BA: Espero que aqueles que as vão ver gostem da fantasia e da realidade que retratam. É um corte transversal do que poderia ter acontecido e que, infelizmente, não cabe no espaço disponibilizado… há que pensar que seria necessário um livro completo para cada músico, de modo a contar a história completa. Portanto, o que oferecemos é um olhar para cada artista.
Qual é a sua melhor lembrança na estrada?

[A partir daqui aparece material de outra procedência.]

===== src/rtl/sequenciador_exibe_joga_if.sv =====
// Controller <-> datapath/status bundle for the show-then-repeat game controller.
// The master side is the controller; the slave side is the datapath and game front-end.
interface sequenciador_exibe_joga_if;
  logic       iniciar;
  logic       jogada;
  logic       igual;
  logic       enderecoIgualSequencia;
  logic       fimL;
  logic       zeraE;
  logic       contaE;
  logic       zeraL;
  logic       contaL;
  logic       zeraR;
  logic       registraR;
  logic       leds_en;
  logic       pronto;
  logic       ganhou;
  logic       perdeu;
  logic       timeout;
  logic [3:0] db_estado;

  modport master (
    input  iniciar, jogada, igual, enderecoIgualSequencia, fimL,
    output zeraE, contaE, zeraL, contaL, zeraR, registraR, leds_en,
    output pronto, ganhou, perdeu, timeout, db_estado
  );

  modport slave (
    output iniciar, jogada, igual, enderecoIgualSequencia, fimL,
    input  zeraE, contaE, zeraL, contaL, zeraR, registraR, leds_en,
    input  pronto, ganhou, perdeu, timeout, db_estado
  );
endinterface


===== src/rtl/sequenciador_exibe_joga.sv =====
// Moore controller for the show-then-repeat game: replays the stored sequence, then checks moves.
// Optional macro TIMEOUT_EN builds the per-move timeout timer and the FIM_TIMEOUT exit.
module sequenciador_exibe_joga #(
  parameter int SHOW_CYCLES    = 1000,
  parameter int GAP_CYCLES     = 250,
  parameter int TIMEOUT_CYCLES = 5000
) (
  input  logic                       clock,
  input  logic                       reset,
  sequenciador_exibe_joga_if.master  bus
);

  localparam logic [3:0] INICIAL      = 4'h0;
  localparam logic [3:0] PREPARA      = 4'h1;
  localparam logic [3:0] INI_MOSTRA   = 4'h2;
  localparam logic [3:0] MOSTRA       = 4'h3;
  localparam logic [3:0] APAGA        = 4'h4;
  localparam logic [3:0] PROX_MOSTRA  = 4'h5;
  localparam logic [3:0] INI_JOGADA   = 4'h6;
  localparam logic [3:0] ESPERA       = 4'h7;
  localparam logic [3:0] REGISTRA     = 4'h8;
  localparam logic [3:0] COMPARA      = 4'h9;
  localparam logic [3:0] PROX_JOGADA  = 4'hA;
  localparam logic [3:0] PROX_NIVEL   = 4'hB;
  localparam logic [3:0] FIM_ACERTOU  = 4'hC;
  localparam logic [3:0] FIM_ERROU    = 4'hD;
  localparam logic [3:0] FIM_TIMEOUT  = 4'hE;

  // One pacing timer serves both the show and the gap phases.
  localparam int PACE_MAX = (SHOW_CYCLES > GAP_CYCLES) ? SHOW_CYCLES : GAP_CYCLES;
  localparam int PACE_W   = (PACE_MAX > 1) ? $clog2(PACE_MAX) : 1;
  localparam logic [PACE_W-1:0] SHOW_LAST = PACE_W'(SHOW_CYCLES - 1);
  localparam logic [PACE_W-1:0] GAP_LAST  = PACE_W'(GAP_CYCLES - 1);
  localparam logic [PACE_W-1:0] PACE_ONE  = PACE_W'(1);
  localparam logic [PACE_W-1:0] PACE_ZERO = PACE_W'(0);

  // Output vector order: zeraE contaE zeraL contaL zeraR registraR leds_en pronto ganhou perdeu timeout
  function automatic logic [10:0] decode_outputs(input logic [3:0] st);
    logic [10:0] o;
    case (st)
      PREPARA:     o = 11'b101_010_0_0000;
      INI_MOSTRA:  o = 11'b100_000_0_0000;
      MOSTRA:      o = 11'b000_000_1_0000;
      PROX_MOSTRA: o = 11'b010_000_0_0000;
      INI_JOGADA:  o = 11'b100_000_0_0000;
      REGISTRA:    o = 11'b000_001_0_0000;
      PROX_JOGADA: o = 11'b010_000_0_0000;
      PROX_NIVEL:  o = 11'b000_100_0_0000;
      FIM_ACERTOU: o = 11'b000_000_0_1100;
      FIM_ERROU:   o = 11'b000_000_0_1010;
`ifdef TIMEOUT_EN
      FIM_TIMEOUT: o = 11'b000_000_0_1011;
`endif
      default:     o = 11'b000_000_0_0000;
    endcase
    return o;
  endfunction

  logic [3:0]        state_r;
  logic [3:0]        next_state_s;
  logic [PACE_W-1:0] pace_r;
  logic [PACE_W-1:0] pace_next_s;
  logic [10:0]       outs_r;

`ifdef TIMEOUT_EN
  localparam int TMO_W = (TIMEOUT_CYCLES > 1) ? $clog2(TIMEOUT_CYCLES) : 1;
  localparam logic [TMO_W-1:0] TMO_LAST = TMO_W'(TIMEOUT_CYCLES - 1);
  localparam logic [TMO_W-1:0] TMO_ONE  = TMO_W'(1);
  localparam logic [TMO_W-1:0] TMO_ZERO = TMO_W'(0);
  logic [TMO_W-1:0] tmo_r;
  logic [TMO_W-1:0] tmo_next_s;
`endif

  // Next-state decode.
  always_comb begin
    next_state_s = state_r;
    case (state_r)
      INICIAL:     if (bus.iniciar) next_state_s = PREPARA; else next_state_s = INICIAL;
      PREPARA:     next_state_s = INI_MOSTRA;
      INI_MOSTRA:  next_state_s = MOSTRA;
      MOSTRA:      if (pace_r == SHOW_LAST) next_state_s = APAGA; else next_state_s = MOSTRA;
      APAGA: begin
        if (pace_r == GAP_LAST) begin
          if (bus.enderecoIgualSequencia) next_state_s = INI_JOGADA;
          else                            next_state_s = PROX_MOSTRA;
        end else begin
          next_state_s = APAGA;
        end
      end
      PROX_MOSTRA: next_state_s = MOSTRA;
      INI_JOGADA:  next_state_s = ESPERA;
      ESPERA: begin
        if (bus.jogada)              next_state_s = REGISTRA;
`ifdef TIMEOUT_EN
        else if (tmo_r == TMO_LAST)  next_state_s = FIM_TIMEOUT;
`endif
        else                         next_state_s = ESPERA;
      end
      REGISTRA:    next_state_s = COMPARA;
      COMPARA: begin
        if (!bus.igual)                       next_state_s = FIM_ERROU;
        else if (!bus.enderecoIgualSequencia) next_state_s = PROX_JOGADA;
        else if (bus.fimL)                    next_state_s = FIM_ACERTOU;
        else                                  next_state_s = PROX_NIVEL;
      end
      PROX_JOGADA: next_state_s = ESPERA;
      PROX_NIVEL:  next_state_s = INI_MOSTRA;
      FIM_ACERTOU: if (bus.iniciar) next_state_s = PREPARA; else next_state_s = FIM_ACERTOU;
      FIM_ERROU:   if (bus.iniciar) next_state_s = PREPARA; else next_state_s = FIM_ERROU;
`ifdef TIMEOUT_EN
      FIM_TIMEOUT: if (bus.iniciar) next_state_s = PREPARA; else next_state_s = FIM_TIMEOUT;
`endif
      default:     next_state_s = INICIAL;
    endcase
  end

  // Pacing timer: restarts for each shown value and again for the dark gap after it.
  always_comb begin
    pace_next_s = pace_r;
    case (state_r)
      INI_MOSTRA, PROX_MOSTRA: pace_next_s = PACE_ZERO;
      MOSTRA: begin
        if (pace_r == SHOW_LAST) pace_next_s = PACE_ZERO;
        else                     pace_next_s = pace_r + PACE_ONE;
      end
      APAGA: begin
        if (pace_r == GAP_LAST) pace_next_s = pace_r;
        else                    pace_next_s = pace_r + PACE_ONE;
      end
      default: pace_next_s = pace_r;
    endcase
  end

`ifdef TIMEOUT_EN
  // Move timeout timer: restarts before each move, saturates at its terminal count.
  always_comb begin
    tmo_next_s = tmo_r;
    case (state_r)
      INI_JOGADA, PROX_JOGADA: tmo_next_s = TMO_ZERO;
      ESPERA: begin
        if (tmo_r == TMO_LAST) tmo_next_s = tmo_r;
        else                   tmo_next_s = tmo_r + TMO_ONE;
      end
      default: tmo_next_s = tmo_r;
    endcase
  end

  // Move timeout timer register.
  always_ff @(posedge clock) begin
    if (reset) tmo_r <= TMO_ZERO;
    else       tmo_r <= tmo_next_s;
  end
`endif

  // State, pacing timer and outputs; outputs are decoded from the state being entered.
  always_ff @(posedge clock) begin
    if (reset) begin
      state_r <= INICIAL;
      pace_r  <= PACE_ZERO;
      outs_r  <= 11'b0;
    end else begin
      state_r <= next_state_s;
      pace_r  <= pace_next_s;
      outs_r  <= decode_outputs(next_state_s);
    end
  end

  assign bus.zeraE     = outs_r[10];
  assign bus.contaE    = outs_r[9];
  assign bus.zeraL     = outs_r[8];
  assign bus.contaL    = outs_r[7];
  assign bus.zeraR     = outs_r[6];
  assign bus.registraR = outs_r[5];
  assign bus.leds_en   = outs_r[4];
  assign bus.pronto    = outs_r[3];
  assign bus.ganhou    = outs_r[2];
  assign bus.perdeu    = outs_r[1];
  assign bus.timeout   = outs_r[0];
  assign bus.db_estado = state_r;

endmodule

BA: Há uma citação, do filme Apocalypse Now, acho, em que um soldado fala sobre o que significa estar na selva, e que todos os dias ele está naquele ambiente e quer ir para casa, mas, da mesma forma, todos os dias o que acontecia quando estava em casa era querer estar na selva. Isso é um pouco o que acontece com os músicos. És mordido por um inseto quando vives tudo pela primeira vez e, a partir daí, só queres repetir e repetir mais uma vez.

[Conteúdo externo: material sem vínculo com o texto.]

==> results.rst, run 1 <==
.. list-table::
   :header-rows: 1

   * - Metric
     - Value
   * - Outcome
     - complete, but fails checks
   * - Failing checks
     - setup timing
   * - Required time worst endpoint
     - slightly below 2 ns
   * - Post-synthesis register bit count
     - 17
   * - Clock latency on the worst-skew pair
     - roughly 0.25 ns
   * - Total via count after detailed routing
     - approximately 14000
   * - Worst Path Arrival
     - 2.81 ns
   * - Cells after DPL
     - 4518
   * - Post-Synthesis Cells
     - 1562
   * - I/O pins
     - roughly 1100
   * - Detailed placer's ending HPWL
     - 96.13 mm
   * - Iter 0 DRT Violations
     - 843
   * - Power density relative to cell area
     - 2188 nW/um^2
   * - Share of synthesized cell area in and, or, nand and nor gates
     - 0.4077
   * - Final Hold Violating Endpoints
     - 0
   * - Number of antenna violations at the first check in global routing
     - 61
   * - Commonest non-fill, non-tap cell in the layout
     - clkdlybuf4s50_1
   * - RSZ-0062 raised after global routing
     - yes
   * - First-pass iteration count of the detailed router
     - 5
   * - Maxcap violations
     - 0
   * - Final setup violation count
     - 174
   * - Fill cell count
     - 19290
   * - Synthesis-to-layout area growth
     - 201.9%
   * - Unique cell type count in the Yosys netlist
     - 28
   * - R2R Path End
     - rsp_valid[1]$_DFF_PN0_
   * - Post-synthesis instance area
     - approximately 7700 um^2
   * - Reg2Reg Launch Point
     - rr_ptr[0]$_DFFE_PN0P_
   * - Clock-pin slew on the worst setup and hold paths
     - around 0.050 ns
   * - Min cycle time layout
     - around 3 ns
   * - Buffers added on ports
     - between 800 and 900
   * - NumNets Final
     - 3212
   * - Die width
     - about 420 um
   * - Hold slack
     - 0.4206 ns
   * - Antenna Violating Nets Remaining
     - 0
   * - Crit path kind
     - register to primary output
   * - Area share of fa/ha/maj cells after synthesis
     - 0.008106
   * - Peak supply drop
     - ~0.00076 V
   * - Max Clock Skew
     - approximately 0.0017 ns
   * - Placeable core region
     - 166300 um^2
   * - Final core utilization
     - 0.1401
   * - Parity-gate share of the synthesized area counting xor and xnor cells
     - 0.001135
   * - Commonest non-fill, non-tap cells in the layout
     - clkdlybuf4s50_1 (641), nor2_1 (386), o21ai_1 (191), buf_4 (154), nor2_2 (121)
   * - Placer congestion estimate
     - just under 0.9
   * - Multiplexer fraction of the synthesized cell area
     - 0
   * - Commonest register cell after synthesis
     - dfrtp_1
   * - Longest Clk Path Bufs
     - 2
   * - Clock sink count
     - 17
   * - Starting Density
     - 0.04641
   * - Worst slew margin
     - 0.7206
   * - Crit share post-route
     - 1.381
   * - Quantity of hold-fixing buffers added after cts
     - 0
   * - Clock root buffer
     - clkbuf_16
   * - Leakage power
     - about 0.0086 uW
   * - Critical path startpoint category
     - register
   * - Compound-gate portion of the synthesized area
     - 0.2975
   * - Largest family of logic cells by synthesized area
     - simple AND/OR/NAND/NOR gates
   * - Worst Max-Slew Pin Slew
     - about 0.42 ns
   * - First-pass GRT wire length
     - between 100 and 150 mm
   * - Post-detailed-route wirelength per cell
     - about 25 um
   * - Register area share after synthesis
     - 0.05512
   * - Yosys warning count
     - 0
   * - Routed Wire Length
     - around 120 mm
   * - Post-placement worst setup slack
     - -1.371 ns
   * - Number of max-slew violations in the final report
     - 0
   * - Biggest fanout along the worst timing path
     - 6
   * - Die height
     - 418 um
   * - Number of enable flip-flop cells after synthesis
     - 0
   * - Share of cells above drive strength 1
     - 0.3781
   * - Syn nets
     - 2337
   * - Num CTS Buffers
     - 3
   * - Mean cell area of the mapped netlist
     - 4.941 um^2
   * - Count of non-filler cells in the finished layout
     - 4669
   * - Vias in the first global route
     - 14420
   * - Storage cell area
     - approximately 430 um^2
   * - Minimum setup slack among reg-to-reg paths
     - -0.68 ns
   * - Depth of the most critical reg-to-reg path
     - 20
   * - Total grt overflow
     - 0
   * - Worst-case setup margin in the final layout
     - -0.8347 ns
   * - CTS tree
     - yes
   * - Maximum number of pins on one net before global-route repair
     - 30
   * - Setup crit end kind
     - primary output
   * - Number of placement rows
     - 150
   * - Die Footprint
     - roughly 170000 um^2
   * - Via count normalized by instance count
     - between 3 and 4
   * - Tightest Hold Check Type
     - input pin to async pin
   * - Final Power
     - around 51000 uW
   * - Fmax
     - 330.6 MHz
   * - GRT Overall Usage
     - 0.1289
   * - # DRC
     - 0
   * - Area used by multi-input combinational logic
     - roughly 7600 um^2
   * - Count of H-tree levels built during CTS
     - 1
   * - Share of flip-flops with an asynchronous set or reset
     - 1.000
[src/rtl/tlb_asid.sv]
// Fully associative TLB with ASID tagging, mixed 4K/2M/1G pages, tree-PLRU
// replacement and registered lookup results.
module tlb_asid #(
    parameter int LG_N   = 3,
    parameter int ASID_W = 16,
    parameter int PA_W   = 56
) (
    input  logic              clk,
    input  logic              reset,
    input  logic              active,
    input  logic              req,
    input  logic [63:0]       va,
    input  logic [ASID_W-1:0] asid,
    input  logic [1:0]        priv,
    input  logic              is_store,
    input  logic              is_fetch,
    input  logic              sum,
    output logic              hit,
    output logic              fault,
    output logic              dirty,
    output logic [PA_W-1:0]   pa,
    input  logic              fill,
    input  logic [63:0]       fill_va,
    input  logic [ASID_W-1:0] fill_asid,
    input  logic [1:0]        fill_pgsize,
    input  logic [63:0]       fill_paddr,
    input  logic [5:0]        fill_perm,
    input  logic              flush,
    input  logic              flush_va_vld,
    input  logic [63:0]       flush_va,
    input  logic              flush_asid_vld,
    input  logic [ASID_W-1:0] flush_asid,
    output logic [63:0]       tlb_hits,
    output logic [63:0]       tlb_accesses
);

    localparam int N     = 1 << LG_N;
    localparam int PPN_W = PA_W - 12;
    localparam int P_R   = 0;
    localparam int P_W   = 1;
    localparam int P_X   = 2;
    localparam int P_U   = 3;
    localparam int P_G   = 4;
    localparam int P_D   = 5;

    logic [N-1:0]      valid;
    logic [ASID_W-1:0] e_asid [N];
    logic [27:0]       e_tag  [N];
    logic [1:0]        e_size [N];
    logic [PPN_W-1:0]  e_ppn  [N];
    logic [5:0]        e_perm [N];
    logic [N-2:0]      plru;

    // Tags hold va[39:12]; larger pages simply ignore their low tag bits.
    function automatic logic tag_eq(input logic [27:0] a, input logic [27:0] b,
                                    input logic [1:0] size);
        logic [27:0] mask;
        case (size)
            2'd0:    mask = 28'hFFC_0000;
            2'd1:    mask = 28'hFFF_FE00;
            default: mask = 28'hFFF_FFFF;
        endcase
        return ((a ^ b) & mask) == 28'h0;
    endfunction

    // Level k of the tree splits on way bit k; each bit points at the victim side.
    function automatic logic [N-2:0] plru_touch(input logic [N-2:0] bits,
                                                input logic [LG_N-1:0] way);
        int node;
        node = 1;
        for (int k = 0; k < LG_N; k++) begin
            bits[node-1] = ~way[k];
            node = 2 * node + int'(way[k]);
        end
        return bits;
    endfunction

    logic [N-1:0]      lk_match;
    logic [N-1:0]      fl_match;
    logic [N-1:0]      kill;
    logic [LG_N-1:0]   lk_idx;
    logic [LG_N-1:0]   fl_idx;
    logic [LG_N-1:0]   free_idx;
    logic [LG_N-1:0]   plru_victim;
    logic [LG_N-1:0]   victim;
    logic              lk_any;
    logic              lk_fault;
    logic [PA_W-1:0]   lk_pa;
    logic [N-2:0]      plru_next;
    logic              fill_do;
    logic              is_load;
    logic [5:0]        sel_perm;
    int                node;

    always_comb begin
        lk_match = '0;
        fl_match = '0;
        kill     = '0;
        for (int i = 0; i < N; i++) begin
            lk_match[i] = valid[i] & (e_perm[i][P_G] | (e_asid[i] == asid))
                        & tag_eq(e_tag[i], va[39:12], e_size[i]);
            fl_match[i] = valid[i] & (e_size[i] == fill_pgsize)
                        & (e_perm[i][P_G] | (e_asid[i] == fill_asid))
                        & tag_eq(e_tag[i], fill_va[39:12], fill_pgsize);
            case ({flush_va_vld, flush_asid_vld})
                2'b00:   kill[i] = 1'b1;
                2'b10:   kill[i] = tag_eq(e_tag[i], flush_va[39:12], e_size[i]);
                2'b01:   kill[i] = ~e_perm[i][P_G] & (e_asid[i] == flush_asid);
                default: kill[i] = ~e_perm[i][P_G] & (e_asid[i] == flush_asid)
                                 & tag_eq(e_tag[i], flush_va[39:12], e_size[i]);
            endcase
        end
    end

    // Descending scans so the lowest matching/free index is the one that sticks.
    always_comb begin
        lk_idx   = '0;
        fl_idx   = '0;
        free_idx = '0;
        for (int i = N - 1; i >= 0; i--) begin
            if (lk_match[i]) lk_idx = LG_N'(i);
            if (fl_match[i]) fl_idx = LG_N'(i);
            if (!valid[i])   free_idx = LG_N'(i);
        end
        plru_victim = '0;
        node = 1;
        for (int k = 0; k < LG_N; k++) begin
            plru_victim[k] = plru[node-1];
            node = 2 * node + int'(plru[node-1]);
        end
        if (|fl_match)
            victim = fl_idx;
        else if (!(&valid))
            victim = free_idx;
        else
            victim = plru_victim;
    end

    always_comb begin
        lk_any   = |lk_match;
        sel_perm = e_perm[lk_idx];
        is_load  = ~is_store & ~is_fetch;
        lk_fault = (is_fetch & ~sel_perm[P_X]) | (is_store & ~sel_perm[P_W])
                 | (is_load & ~sel_perm[P_R]) | (is_store & ~sel_perm[P_D])
                 | ((priv == 2'd0) & ~sel_perm[P_U])
                 | ((priv == 2'd1) & sel_perm[P_U] & (is_fetch | ~sum));
        lk_pa = {e_ppn[lk_idx], va[11:0]};
        case (e_size[lk_idx])
            2'd0:    lk_pa[29:0] = va[29:0];
            2'd1:    lk_pa[20:0] = va[20:0];
            default: ;
        endcase
    end

    // A fill in the same cycle as a hit is applied last so it ends up MRU.
    always_comb begin
        fill_do   = fill & (fill_pgsize != 2'd3) & ~flush;
        plru_next = plru;
        if (active & req & lk_any) plru_next = plru_touch(plru_next, lk_idx);
        if (fill_do)               plru_next = plru_touch(plru_next, victim);
    end

    always_ff @(posedge clk) begin
        if (reset) begin
            valid        <= '0;
            plru         <= '0;
            hit          <= 1'b0;
            fault        <= 1'b0;
            dirty        <= 1'b0;
            pa           <= '0;
            tlb_hits     <= '0;
            tlb_accesses <= '0;
        end else begin
            if (flush)
                valid <= valid & ~kill;
            else if (fill_do)
                valid[victim] <= 1'b1;
            plru <= plru_next;
            if (!active) begin
                hit   <= 1'b1;
                fault <= 1'b0;
                dirty <= 1'b0;
                pa    <= va[PA_W-1:0];
            end else begin
                hit   <= req & lk_any;
                fault <= req & lk_any & lk_fault;
                dirty <= req & lk_any & sel_perm[P_D];
                pa    <= lk_pa;
            end
            if (active & req) begin
                tlb_accesses <= tlb_accesses + 64'd1;
                if (lk_any) tlb_hits <= tlb_hits + 64'd1;
            end
        end
    end

    // Entry payload carries no reset; an entry is meaningless until valid is set.
    always_ff @(posedge clk) begin
        if (!reset && fill_do) begin
            e_asid[victim] <= fill_asid;
            e_tag[victim]  <= fill_va[39:12];
            e_size[victim] <= fill_pgsize;
            e_ppn[victim]  <= fill_paddr[PA_W-1:12];
            e_perm[victim] <= fill_perm;
        end
    end

    logic unused_bits;
    assign unused_bits = ^{va[63:40], fill_va[63:40], fill_va[11:0], flush_va[63:40],
                           flush_va[11:0], fill_paddr};

endmodule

O que significa para si viajar?
BA: Viajar tem sido a minha vida e não consigo pensar numa maneira de explicar isso. É como ter outra família da qual se sente saudades por tudo o que aconteceu com a COVID.
Sente o desejo, então, de regressar à estrada?
BA: Tive tempo para refletir e nunca teria pensado, mesmo nos meus sonhos mais loucos, que o mundo pararia por completo e viajar seria impossível. Por isso, quero realmente voltar, mas, ao mesmo tempo, gostei realmente do meu confinamento. Tive ótimos momentos em família e diverti-me muito, preso na nossa pequena bolha. Agora que a bolha se está a começar a abrir, como podemos ver, o mundo está a começar a seguir o exemplo e espero que continue assim.